▶ _PROBLEM STATEMENT_
Reproduce the data exactly; no word may be added or dropped.

** Opening PROVIDED MATERIAL block **

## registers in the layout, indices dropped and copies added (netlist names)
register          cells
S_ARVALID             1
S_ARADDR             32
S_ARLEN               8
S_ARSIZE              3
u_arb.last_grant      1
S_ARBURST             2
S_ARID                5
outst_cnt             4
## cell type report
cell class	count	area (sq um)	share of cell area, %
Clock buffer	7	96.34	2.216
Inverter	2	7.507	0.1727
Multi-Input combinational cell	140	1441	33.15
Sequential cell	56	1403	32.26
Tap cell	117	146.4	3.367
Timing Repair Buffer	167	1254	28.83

** Closing PROVIDED MATERIAL block **

▶ _RESPONSE TO THIS EXERCISE_
## registers in the layout, indices dropped and copies added (netlist names)
register          cells
S_ARVALID             1
S_ARADDR             32
S_ARLEN               8
S_ARSIZE              3
u_arb.last_grant      1
S_ARBURST             2
S_ARID                5
outst_cnt             4
## cell type report
cell class	count	area (sq um)	share of cell area, %
Clock buffer	7	96.34	2.216
Inverter	2	7.507	0.1727
Multi-Input combinational cell	140	1441	33.15
Sequential cell	56	1403	32.26
Tap cell	117	146.4	3.367
Timing Repair Buffer	167	1254	28.83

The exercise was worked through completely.